Activity: Output range, inclusive: from the line containing "parameter integer K = 16" to the line containing "else if (s0_vld)". Restate those lines from the data below word for word and only those.

(Collected data)
● ● ● ● ● ● ●

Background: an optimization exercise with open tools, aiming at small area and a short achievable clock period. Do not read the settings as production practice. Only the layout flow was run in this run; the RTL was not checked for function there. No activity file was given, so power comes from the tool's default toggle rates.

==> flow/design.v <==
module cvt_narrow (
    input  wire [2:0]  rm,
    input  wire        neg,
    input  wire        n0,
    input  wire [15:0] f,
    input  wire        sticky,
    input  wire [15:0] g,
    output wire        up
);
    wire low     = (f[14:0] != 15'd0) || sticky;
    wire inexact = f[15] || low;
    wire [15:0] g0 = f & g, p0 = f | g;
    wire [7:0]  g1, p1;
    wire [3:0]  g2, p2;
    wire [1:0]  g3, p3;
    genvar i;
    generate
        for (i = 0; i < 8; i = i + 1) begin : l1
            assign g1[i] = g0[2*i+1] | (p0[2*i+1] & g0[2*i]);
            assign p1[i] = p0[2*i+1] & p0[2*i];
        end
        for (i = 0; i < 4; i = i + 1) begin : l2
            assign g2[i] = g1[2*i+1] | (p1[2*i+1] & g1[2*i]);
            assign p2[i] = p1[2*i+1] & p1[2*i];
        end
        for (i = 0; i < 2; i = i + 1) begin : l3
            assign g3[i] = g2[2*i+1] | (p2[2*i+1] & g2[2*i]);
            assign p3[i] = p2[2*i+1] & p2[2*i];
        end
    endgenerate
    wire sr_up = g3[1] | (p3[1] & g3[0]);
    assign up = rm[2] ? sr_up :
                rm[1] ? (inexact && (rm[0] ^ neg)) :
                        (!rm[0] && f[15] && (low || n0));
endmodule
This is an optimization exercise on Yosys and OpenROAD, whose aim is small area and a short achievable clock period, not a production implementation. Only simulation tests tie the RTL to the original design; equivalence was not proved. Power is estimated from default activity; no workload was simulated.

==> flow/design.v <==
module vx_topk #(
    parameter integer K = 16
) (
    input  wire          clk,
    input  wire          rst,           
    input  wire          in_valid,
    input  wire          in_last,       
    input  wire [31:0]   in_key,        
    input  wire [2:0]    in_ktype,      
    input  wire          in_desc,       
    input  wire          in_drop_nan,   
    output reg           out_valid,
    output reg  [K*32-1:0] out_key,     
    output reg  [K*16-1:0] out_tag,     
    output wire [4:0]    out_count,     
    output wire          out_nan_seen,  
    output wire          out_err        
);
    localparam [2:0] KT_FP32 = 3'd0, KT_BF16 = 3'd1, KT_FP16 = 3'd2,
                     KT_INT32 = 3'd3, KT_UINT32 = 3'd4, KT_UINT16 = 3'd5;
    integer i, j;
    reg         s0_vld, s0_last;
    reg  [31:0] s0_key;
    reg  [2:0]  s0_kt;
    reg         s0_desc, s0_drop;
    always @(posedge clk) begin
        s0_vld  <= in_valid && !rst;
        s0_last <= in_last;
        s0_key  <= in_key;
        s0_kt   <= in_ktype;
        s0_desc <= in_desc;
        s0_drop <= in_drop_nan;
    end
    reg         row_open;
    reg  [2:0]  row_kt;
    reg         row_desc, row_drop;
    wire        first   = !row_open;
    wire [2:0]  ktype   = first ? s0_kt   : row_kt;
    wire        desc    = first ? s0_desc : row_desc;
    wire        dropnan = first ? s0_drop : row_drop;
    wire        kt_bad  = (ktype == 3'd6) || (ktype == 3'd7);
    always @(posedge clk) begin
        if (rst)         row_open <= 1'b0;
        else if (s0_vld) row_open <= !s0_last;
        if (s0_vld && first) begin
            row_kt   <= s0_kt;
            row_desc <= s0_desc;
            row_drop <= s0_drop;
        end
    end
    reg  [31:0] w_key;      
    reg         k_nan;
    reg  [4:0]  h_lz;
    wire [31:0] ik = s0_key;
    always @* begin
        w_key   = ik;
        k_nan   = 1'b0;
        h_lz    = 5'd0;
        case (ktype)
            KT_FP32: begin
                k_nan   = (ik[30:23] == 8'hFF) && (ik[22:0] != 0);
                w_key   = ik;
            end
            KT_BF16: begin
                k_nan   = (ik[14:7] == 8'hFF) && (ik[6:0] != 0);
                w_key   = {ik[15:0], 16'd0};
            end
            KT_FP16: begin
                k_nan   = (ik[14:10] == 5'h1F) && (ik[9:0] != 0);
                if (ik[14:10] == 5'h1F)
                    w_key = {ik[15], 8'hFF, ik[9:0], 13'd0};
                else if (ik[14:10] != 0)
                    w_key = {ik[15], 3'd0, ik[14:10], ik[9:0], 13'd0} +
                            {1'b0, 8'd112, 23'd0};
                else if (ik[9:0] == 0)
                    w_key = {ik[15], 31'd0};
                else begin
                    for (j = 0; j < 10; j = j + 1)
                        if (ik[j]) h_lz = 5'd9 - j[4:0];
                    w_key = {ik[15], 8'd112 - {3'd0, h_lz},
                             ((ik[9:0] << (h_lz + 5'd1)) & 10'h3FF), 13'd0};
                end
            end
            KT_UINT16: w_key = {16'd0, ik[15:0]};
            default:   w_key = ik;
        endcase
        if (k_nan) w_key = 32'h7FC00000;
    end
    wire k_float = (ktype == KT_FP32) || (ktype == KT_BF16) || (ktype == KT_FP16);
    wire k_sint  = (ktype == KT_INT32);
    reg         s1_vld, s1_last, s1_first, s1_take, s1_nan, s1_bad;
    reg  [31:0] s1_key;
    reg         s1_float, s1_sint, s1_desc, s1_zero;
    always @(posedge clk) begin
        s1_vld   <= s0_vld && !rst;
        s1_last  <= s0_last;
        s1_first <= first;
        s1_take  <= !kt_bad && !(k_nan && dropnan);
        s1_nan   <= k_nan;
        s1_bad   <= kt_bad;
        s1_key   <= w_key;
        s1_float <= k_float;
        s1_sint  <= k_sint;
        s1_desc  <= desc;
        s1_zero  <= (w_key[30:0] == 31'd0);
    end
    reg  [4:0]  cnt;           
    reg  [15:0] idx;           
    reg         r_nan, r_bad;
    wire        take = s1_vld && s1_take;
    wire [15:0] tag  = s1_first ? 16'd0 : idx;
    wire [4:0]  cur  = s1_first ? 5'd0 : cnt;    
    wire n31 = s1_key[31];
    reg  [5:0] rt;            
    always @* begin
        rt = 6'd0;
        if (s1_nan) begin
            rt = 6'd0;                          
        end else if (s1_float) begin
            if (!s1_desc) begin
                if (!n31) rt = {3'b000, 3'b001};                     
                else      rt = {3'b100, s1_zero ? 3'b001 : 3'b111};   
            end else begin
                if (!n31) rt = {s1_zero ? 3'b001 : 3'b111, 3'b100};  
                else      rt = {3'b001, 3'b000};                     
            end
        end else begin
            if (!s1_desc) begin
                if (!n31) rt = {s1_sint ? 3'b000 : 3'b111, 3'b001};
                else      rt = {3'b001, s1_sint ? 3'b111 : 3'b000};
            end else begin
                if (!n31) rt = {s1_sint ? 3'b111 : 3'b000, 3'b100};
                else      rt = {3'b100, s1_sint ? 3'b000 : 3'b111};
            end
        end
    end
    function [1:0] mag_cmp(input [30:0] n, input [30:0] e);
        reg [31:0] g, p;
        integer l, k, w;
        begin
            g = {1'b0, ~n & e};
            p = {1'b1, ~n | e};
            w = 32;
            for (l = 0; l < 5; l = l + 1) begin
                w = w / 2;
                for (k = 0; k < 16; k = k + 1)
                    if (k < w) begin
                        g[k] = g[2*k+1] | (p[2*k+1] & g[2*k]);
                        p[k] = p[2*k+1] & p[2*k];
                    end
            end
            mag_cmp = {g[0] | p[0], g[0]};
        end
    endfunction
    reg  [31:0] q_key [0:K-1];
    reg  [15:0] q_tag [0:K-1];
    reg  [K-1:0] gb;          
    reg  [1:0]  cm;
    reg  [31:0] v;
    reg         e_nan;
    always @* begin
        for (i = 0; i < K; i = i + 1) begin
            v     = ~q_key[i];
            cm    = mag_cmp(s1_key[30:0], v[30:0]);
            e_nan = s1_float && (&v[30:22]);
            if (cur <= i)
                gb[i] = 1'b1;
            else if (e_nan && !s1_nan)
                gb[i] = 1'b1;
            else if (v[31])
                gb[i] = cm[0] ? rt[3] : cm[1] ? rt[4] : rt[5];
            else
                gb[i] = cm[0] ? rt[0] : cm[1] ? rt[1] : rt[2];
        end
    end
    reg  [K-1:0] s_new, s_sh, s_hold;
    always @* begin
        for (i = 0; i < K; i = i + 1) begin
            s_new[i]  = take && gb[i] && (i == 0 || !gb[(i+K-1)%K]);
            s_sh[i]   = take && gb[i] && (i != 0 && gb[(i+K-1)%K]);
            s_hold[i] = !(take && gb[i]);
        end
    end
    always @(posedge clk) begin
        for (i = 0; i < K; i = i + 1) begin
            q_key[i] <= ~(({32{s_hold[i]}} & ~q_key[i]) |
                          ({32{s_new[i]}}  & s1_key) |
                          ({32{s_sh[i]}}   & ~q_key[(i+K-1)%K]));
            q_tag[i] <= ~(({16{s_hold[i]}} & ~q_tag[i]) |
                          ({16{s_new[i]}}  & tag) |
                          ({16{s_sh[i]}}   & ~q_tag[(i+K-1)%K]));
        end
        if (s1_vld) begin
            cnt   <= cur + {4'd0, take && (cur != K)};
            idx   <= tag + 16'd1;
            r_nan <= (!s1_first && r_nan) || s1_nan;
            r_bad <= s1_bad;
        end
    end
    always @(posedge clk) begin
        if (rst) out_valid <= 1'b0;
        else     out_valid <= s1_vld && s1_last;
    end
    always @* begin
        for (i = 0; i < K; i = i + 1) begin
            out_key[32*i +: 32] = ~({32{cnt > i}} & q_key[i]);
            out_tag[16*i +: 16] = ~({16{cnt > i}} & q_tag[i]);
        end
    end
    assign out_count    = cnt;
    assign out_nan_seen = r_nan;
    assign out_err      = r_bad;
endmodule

● ● ● ● ● ● ●

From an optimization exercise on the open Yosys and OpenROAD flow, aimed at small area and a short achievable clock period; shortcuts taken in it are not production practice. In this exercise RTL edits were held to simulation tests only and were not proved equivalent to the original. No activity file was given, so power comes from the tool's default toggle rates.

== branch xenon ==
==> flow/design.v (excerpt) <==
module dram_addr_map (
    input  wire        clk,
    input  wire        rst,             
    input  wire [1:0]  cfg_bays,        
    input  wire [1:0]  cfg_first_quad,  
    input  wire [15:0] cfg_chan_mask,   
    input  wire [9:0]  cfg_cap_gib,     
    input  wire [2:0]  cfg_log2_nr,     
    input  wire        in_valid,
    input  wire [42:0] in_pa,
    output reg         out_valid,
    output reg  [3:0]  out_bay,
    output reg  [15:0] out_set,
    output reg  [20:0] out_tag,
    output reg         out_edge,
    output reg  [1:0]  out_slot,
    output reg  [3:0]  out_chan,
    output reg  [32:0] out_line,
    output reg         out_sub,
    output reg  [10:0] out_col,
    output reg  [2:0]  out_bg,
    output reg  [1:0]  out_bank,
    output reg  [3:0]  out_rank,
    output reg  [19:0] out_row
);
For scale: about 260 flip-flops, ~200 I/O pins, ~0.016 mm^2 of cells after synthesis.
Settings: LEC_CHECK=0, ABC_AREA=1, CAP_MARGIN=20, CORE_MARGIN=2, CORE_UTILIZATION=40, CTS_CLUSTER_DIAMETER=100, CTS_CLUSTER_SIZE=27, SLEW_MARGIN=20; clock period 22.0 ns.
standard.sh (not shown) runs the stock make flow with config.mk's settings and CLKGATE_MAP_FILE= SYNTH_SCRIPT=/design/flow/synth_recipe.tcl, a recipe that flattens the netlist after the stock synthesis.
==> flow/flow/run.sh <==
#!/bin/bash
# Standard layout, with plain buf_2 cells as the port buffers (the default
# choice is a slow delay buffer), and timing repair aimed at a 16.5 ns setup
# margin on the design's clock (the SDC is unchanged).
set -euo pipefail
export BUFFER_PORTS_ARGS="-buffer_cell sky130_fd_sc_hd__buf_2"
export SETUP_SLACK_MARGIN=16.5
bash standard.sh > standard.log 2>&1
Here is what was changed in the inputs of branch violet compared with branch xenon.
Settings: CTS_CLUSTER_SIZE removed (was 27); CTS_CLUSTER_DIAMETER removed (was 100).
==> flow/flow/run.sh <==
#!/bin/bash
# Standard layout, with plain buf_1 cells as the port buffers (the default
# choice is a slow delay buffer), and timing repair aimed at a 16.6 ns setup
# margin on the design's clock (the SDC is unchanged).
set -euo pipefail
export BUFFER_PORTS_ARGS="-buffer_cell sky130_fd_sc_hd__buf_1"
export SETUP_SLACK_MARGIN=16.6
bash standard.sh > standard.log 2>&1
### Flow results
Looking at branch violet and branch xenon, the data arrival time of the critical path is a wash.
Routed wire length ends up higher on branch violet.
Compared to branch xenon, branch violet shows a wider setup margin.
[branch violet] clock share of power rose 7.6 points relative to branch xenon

● ● ● ● ● ● ●

The completed task:
    parameter integer K = 16
) (
    input  wire          clk,
    input  wire          rst,           
    input  wire          in_valid,
    input  wire          in_last,       
    input  wire [31:0]   in_key,        
    input  wire [2:0]    in_ktype,      
    input  wire          in_desc,       
    input  wire          in_drop_nan,   
    output reg           out_valid,
    output reg  [K*32-1:0] out_key,     
    output reg  [K*16-1:0] out_tag,     
    output wire [4:0]    out_count,     
    output wire          out_nan_seen,  
    output wire          out_err        
);
    localparam [2:0] KT_FP32 = 3'd0, KT_BF16 = 3'd1, KT_FP16 = 3'd2,
                     KT_INT32 = 3'd3, KT_UINT32 = 3'd4, KT_UINT16 = 3'd5;
    integer i, j;
    reg         s0_vld, s0_last;
    reg  [31:0] s0_key;
    reg  [2:0]  s0_kt;
    reg         s0_desc, s0_drop;
    always @(posedge clk) begin
        s0_vld  <= in_valid && !rst;
        s0_last <= in_last;
        s0_key  <= in_key;
        s0_kt   <= in_ktype;
        s0_desc <= in_desc;
        s0_drop <= in_drop_nan;
    end
    reg         row_open;
    reg  [2:0]  row_kt;
    reg         row_desc, row_drop;
    wire        first   = !row_open;
    wire [2:0]  ktype   = first ? s0_kt   : row_kt;
    wire        desc    = first ? s0_desc : row_desc;
    wire        dropnan = first ? s0_drop : row_drop;
    wire        kt_bad  = (ktype == 3'd6) || (ktype == 3'd7);
    always @(posedge clk) begin
        if (rst)         row_open <= 1'b0;
        else if (s0_vld) row_open <= !s0_last;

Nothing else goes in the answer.